= Beginning of Section =

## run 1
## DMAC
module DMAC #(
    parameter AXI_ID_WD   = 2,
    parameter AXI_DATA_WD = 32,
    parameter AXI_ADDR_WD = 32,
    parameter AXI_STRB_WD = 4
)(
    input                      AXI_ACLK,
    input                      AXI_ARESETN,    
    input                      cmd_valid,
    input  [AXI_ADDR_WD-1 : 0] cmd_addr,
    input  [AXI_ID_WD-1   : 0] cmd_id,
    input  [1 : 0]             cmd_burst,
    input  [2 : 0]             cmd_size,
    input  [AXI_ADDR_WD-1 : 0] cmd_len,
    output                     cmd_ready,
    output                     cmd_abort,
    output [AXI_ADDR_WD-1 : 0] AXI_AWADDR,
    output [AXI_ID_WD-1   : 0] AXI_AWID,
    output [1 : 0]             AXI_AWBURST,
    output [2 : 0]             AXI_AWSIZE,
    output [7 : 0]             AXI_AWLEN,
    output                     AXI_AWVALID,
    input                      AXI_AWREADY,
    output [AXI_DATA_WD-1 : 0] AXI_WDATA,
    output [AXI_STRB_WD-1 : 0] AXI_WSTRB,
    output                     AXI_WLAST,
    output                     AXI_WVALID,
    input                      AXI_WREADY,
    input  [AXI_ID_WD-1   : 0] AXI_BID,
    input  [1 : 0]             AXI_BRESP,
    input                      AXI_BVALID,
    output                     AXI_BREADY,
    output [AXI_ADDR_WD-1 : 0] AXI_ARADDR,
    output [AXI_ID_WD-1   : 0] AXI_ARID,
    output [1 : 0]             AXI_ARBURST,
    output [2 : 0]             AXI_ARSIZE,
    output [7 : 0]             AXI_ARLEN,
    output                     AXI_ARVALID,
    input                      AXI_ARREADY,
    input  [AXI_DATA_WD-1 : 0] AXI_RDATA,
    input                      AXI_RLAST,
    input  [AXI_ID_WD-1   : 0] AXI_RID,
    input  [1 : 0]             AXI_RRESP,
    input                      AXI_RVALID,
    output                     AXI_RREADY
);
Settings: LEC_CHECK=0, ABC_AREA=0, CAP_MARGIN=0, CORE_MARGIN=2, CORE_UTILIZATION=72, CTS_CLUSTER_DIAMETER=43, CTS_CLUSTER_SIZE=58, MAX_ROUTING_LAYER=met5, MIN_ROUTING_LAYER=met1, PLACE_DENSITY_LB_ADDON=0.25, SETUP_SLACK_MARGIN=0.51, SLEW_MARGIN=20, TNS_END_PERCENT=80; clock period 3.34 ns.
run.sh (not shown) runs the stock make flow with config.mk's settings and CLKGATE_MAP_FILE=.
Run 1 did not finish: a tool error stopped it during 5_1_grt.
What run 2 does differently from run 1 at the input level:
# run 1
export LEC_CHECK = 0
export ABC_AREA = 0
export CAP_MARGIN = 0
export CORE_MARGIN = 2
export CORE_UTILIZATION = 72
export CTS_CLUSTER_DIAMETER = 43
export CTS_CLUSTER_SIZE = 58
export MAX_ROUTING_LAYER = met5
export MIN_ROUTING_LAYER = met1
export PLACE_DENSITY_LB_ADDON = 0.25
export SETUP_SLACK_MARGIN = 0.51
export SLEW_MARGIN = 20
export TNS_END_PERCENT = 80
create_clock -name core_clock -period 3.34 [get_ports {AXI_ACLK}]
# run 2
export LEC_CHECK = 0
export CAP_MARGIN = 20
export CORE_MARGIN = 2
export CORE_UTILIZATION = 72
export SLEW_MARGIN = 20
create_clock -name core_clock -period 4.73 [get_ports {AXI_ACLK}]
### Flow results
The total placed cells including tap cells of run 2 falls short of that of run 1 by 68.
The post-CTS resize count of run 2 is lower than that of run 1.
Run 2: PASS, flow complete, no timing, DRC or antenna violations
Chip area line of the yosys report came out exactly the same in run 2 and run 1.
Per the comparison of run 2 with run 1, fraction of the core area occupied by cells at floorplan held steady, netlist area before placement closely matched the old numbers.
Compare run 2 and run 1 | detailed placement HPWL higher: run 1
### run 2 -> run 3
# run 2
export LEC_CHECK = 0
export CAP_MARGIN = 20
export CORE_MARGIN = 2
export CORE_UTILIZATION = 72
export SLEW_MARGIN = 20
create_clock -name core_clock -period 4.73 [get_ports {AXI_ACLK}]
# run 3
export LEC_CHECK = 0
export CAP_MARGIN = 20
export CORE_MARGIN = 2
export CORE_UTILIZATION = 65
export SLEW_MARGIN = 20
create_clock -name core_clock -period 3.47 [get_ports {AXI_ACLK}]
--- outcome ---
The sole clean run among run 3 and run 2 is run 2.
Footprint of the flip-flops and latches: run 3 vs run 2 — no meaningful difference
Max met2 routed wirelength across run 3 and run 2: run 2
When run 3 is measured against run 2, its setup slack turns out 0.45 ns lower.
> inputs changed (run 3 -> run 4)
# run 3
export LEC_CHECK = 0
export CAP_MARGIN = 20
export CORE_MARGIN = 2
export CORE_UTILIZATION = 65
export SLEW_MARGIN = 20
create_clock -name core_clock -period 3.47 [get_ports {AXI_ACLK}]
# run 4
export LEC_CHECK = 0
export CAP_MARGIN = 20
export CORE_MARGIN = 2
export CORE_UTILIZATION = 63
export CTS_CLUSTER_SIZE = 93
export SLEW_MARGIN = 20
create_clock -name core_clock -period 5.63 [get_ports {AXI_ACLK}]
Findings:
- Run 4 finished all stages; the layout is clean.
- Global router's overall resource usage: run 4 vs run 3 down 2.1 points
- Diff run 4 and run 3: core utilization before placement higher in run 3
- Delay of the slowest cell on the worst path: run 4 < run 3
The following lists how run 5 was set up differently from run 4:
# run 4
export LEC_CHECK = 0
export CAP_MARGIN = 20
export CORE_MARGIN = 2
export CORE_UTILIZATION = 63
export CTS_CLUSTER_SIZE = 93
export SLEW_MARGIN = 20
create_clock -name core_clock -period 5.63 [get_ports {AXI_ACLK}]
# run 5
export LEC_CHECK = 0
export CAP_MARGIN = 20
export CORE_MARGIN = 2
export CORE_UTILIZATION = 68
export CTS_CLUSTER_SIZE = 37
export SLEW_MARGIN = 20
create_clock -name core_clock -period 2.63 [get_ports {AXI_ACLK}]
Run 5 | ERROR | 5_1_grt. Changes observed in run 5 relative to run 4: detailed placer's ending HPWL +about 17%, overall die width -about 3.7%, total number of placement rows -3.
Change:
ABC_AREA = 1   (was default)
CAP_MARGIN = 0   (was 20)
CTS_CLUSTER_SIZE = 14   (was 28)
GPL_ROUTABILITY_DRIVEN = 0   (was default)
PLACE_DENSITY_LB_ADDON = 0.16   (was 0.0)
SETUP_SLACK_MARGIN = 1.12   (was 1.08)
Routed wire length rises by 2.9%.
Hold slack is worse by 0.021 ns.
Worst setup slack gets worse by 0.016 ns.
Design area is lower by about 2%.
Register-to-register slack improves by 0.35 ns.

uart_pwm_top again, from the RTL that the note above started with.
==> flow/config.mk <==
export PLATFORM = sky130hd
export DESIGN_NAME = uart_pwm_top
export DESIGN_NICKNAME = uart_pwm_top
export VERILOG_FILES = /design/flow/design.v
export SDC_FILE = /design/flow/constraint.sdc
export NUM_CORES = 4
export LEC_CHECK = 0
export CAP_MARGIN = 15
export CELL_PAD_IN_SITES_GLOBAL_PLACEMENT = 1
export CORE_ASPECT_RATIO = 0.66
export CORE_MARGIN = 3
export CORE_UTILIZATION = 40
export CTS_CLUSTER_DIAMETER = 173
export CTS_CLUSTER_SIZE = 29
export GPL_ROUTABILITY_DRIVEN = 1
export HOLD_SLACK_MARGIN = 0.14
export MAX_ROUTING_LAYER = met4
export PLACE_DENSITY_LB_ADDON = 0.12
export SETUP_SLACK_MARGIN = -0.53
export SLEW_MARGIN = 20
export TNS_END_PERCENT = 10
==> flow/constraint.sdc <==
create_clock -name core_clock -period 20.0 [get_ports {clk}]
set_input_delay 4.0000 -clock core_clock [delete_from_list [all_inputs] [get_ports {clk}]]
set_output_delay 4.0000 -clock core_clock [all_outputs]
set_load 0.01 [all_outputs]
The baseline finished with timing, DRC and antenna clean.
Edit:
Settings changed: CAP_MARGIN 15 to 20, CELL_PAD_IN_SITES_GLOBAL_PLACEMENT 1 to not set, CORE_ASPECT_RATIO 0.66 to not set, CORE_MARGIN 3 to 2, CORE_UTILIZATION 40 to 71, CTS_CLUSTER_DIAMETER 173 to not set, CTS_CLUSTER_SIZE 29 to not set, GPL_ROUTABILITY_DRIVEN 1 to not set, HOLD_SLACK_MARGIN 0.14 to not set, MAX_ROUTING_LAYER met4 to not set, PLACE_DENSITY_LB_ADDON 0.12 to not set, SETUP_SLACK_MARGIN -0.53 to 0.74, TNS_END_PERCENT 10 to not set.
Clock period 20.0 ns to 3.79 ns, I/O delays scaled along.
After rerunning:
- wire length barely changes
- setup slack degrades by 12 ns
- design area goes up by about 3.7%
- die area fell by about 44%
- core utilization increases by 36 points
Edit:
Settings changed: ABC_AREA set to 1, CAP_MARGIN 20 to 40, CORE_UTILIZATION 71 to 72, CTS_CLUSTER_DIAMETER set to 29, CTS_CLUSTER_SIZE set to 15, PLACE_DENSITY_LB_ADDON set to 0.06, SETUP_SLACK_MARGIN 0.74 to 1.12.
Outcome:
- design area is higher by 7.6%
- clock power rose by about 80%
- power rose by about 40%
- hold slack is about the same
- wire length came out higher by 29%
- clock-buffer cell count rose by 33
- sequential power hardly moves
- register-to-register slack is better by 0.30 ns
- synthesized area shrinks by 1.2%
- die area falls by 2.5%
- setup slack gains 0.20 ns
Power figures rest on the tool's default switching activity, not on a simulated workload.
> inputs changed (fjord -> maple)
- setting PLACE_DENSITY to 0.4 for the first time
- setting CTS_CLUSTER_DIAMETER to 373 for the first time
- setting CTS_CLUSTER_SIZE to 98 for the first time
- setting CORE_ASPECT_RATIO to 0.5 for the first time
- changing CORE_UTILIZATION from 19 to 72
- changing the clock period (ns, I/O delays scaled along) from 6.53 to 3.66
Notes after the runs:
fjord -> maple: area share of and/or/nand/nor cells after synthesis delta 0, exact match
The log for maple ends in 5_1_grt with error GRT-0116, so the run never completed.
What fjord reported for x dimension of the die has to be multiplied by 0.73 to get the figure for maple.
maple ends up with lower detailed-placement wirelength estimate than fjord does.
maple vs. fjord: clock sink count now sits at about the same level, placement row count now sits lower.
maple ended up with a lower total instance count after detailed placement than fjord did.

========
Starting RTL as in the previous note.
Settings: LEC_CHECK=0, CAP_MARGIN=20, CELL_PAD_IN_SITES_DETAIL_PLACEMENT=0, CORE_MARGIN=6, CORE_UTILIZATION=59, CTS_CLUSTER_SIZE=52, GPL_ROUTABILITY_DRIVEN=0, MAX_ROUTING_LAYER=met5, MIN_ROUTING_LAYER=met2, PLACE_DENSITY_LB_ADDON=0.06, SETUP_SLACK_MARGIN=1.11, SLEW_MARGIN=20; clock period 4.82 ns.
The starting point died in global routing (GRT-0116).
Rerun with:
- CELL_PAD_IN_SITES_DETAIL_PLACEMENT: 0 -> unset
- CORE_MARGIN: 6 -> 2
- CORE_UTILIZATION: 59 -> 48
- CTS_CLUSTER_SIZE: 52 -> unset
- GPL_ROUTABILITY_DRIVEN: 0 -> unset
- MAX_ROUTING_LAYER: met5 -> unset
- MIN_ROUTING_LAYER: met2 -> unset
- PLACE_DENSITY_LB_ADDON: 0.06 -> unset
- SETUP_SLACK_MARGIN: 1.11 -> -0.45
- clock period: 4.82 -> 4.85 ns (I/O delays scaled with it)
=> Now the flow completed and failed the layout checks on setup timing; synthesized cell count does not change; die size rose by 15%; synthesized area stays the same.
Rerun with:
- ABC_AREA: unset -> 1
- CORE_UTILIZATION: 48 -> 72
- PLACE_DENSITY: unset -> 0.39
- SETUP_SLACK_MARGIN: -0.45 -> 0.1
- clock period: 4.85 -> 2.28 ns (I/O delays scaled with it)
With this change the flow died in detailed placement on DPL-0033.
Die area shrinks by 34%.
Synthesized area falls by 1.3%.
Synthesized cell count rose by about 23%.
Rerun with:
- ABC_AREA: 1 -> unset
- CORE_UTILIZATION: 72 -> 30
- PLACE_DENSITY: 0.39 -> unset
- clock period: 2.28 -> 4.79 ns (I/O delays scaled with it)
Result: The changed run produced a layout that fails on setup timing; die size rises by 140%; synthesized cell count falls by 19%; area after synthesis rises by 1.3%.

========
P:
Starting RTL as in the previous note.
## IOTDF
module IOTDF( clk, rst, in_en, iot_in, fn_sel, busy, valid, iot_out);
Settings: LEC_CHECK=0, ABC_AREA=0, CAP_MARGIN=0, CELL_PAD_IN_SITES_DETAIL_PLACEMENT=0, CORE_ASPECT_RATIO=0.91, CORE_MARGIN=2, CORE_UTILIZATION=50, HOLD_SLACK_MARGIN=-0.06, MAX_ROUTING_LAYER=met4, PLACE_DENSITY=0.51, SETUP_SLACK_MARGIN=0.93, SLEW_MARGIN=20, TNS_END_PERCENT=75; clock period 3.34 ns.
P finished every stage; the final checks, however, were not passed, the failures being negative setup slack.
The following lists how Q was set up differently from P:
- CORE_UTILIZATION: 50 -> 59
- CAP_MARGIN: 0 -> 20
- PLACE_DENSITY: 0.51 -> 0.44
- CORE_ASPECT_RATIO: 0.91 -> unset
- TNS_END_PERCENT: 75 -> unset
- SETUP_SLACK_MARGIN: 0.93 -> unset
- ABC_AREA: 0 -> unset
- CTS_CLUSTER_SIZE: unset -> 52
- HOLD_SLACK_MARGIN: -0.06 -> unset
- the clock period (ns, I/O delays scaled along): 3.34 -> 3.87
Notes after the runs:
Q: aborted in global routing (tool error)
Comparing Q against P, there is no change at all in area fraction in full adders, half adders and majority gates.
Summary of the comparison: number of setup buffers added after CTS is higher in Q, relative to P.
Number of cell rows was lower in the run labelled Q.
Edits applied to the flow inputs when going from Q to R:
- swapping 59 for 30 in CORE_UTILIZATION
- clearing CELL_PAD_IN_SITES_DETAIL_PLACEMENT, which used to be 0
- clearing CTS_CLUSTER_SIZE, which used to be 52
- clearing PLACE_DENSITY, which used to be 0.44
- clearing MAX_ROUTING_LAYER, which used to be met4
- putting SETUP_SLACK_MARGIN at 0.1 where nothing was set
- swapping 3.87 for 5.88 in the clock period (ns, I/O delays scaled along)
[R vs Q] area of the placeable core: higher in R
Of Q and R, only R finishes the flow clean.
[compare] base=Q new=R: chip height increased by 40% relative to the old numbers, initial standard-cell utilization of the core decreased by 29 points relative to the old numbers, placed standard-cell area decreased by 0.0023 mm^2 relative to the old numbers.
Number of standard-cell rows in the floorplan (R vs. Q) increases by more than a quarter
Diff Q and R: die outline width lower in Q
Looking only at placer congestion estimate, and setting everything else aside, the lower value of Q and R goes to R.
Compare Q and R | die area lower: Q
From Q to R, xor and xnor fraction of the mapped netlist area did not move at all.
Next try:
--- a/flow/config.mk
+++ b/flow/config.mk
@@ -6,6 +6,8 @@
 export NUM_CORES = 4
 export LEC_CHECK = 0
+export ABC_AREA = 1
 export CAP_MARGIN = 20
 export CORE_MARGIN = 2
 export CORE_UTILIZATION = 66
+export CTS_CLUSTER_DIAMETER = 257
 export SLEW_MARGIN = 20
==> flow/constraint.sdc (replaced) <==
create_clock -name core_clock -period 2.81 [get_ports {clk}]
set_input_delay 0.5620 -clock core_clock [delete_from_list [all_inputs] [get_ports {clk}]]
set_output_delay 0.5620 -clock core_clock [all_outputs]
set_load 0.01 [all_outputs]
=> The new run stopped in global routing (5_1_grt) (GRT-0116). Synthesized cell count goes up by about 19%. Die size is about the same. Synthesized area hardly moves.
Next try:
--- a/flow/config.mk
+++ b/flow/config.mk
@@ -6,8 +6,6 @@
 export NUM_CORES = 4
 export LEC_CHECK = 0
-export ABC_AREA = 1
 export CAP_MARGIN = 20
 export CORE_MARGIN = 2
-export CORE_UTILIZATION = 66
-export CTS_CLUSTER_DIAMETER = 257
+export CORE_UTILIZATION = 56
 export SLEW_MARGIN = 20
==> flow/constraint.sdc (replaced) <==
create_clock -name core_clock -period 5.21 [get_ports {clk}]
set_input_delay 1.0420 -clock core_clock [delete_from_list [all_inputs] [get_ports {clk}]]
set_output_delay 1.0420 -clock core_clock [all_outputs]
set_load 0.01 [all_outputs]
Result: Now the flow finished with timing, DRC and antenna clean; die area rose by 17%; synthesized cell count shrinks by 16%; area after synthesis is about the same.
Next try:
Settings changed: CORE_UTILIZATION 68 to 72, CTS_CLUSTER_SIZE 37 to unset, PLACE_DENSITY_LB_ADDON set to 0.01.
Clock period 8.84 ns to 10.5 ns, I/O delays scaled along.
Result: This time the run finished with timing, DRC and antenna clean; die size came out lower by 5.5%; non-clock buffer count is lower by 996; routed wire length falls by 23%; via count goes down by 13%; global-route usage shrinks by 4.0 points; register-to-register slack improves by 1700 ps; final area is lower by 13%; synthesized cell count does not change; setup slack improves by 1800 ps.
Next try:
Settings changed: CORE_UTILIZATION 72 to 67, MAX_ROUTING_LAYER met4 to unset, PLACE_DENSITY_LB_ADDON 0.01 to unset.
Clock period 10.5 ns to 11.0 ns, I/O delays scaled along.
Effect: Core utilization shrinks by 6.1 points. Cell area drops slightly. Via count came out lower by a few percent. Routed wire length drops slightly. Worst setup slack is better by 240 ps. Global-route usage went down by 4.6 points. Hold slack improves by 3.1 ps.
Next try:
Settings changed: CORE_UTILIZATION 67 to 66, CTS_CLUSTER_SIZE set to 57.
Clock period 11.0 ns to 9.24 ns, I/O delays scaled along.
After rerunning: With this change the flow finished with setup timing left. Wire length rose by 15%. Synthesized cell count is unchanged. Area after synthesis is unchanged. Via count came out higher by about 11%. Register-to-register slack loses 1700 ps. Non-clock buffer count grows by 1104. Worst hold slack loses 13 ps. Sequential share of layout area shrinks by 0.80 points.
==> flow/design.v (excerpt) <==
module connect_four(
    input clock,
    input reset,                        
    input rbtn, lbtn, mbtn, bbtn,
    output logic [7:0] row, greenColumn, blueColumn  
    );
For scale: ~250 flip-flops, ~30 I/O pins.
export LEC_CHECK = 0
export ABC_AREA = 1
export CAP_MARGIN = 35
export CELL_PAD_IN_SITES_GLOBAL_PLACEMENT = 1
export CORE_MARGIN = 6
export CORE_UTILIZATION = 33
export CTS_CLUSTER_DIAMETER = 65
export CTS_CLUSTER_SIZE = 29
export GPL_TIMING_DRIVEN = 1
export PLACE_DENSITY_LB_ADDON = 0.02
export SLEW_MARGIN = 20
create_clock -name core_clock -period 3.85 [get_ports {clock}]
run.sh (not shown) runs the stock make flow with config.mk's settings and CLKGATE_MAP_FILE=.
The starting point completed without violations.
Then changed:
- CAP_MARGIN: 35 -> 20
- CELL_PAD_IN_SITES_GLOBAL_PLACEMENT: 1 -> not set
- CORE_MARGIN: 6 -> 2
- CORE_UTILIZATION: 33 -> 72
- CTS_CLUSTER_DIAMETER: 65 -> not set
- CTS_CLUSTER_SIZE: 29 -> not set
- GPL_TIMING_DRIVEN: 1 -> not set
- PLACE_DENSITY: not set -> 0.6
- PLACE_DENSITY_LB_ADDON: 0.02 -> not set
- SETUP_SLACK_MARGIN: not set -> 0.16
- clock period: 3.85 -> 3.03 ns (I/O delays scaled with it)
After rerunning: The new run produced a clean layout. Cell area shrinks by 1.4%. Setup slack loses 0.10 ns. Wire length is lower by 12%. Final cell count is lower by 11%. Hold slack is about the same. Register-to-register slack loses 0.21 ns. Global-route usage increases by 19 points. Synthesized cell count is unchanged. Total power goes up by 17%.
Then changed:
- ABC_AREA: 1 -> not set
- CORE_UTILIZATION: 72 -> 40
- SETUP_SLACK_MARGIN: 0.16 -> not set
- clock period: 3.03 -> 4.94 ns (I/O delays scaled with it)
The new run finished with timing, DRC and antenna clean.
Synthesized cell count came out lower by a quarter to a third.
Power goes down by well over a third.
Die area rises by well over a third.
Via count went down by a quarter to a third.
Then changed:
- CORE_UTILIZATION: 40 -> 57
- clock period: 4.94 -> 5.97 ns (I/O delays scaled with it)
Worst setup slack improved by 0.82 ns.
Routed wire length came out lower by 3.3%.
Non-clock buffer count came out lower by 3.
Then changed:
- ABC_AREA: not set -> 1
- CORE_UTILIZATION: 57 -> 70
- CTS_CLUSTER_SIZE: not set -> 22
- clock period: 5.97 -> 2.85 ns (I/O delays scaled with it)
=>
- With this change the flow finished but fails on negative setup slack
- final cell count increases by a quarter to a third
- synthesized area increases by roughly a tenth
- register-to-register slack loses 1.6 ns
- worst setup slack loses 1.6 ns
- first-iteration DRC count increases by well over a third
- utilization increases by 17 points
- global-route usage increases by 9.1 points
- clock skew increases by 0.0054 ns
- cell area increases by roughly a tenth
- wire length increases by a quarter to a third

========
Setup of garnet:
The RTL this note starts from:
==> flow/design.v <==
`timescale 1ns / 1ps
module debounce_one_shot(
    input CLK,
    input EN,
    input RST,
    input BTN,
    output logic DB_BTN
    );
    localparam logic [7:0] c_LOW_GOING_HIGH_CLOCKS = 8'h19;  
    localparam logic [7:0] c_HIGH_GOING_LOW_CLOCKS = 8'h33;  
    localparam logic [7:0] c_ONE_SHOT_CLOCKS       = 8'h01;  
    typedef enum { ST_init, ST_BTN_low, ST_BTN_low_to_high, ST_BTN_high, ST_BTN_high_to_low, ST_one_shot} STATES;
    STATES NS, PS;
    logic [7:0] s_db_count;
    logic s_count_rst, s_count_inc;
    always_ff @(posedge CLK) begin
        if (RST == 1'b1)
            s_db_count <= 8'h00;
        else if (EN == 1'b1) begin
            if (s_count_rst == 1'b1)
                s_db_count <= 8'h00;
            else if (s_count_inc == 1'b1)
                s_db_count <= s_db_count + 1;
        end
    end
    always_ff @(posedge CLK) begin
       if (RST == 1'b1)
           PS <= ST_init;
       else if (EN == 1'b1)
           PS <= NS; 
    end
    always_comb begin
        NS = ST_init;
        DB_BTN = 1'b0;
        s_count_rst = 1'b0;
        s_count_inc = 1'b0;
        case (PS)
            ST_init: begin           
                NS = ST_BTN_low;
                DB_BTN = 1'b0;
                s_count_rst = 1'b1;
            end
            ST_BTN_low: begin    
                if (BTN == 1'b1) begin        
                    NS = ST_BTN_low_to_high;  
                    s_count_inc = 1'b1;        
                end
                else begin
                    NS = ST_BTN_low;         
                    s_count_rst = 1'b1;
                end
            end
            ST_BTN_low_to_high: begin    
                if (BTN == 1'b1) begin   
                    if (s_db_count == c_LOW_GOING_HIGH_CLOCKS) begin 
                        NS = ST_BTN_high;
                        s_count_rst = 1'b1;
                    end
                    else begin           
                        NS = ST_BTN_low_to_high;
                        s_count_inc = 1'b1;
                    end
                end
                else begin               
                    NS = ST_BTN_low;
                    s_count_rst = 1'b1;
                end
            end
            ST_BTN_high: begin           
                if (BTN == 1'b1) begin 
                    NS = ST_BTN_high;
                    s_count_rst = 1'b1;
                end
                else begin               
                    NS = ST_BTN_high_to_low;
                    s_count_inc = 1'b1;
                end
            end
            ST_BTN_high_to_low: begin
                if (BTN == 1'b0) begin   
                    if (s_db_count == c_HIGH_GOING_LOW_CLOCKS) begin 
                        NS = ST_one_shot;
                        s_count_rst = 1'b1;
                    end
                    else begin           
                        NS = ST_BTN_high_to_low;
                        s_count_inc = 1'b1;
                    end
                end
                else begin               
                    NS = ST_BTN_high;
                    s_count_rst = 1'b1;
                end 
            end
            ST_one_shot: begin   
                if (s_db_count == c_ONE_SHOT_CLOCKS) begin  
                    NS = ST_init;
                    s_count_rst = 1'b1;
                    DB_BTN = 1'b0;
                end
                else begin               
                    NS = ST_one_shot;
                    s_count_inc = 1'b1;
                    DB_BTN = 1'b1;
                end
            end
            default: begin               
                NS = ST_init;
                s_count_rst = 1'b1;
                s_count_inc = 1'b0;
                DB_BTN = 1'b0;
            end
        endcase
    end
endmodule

= End of Section =

Exercise:
Show all lines above containing "ends".

Result for this exercise:
The log for maple ends in 5_1_grt with error GRT-0116, so the run never completed.
maple ends up with lower detailed-placement wirelength estimate than fjord does.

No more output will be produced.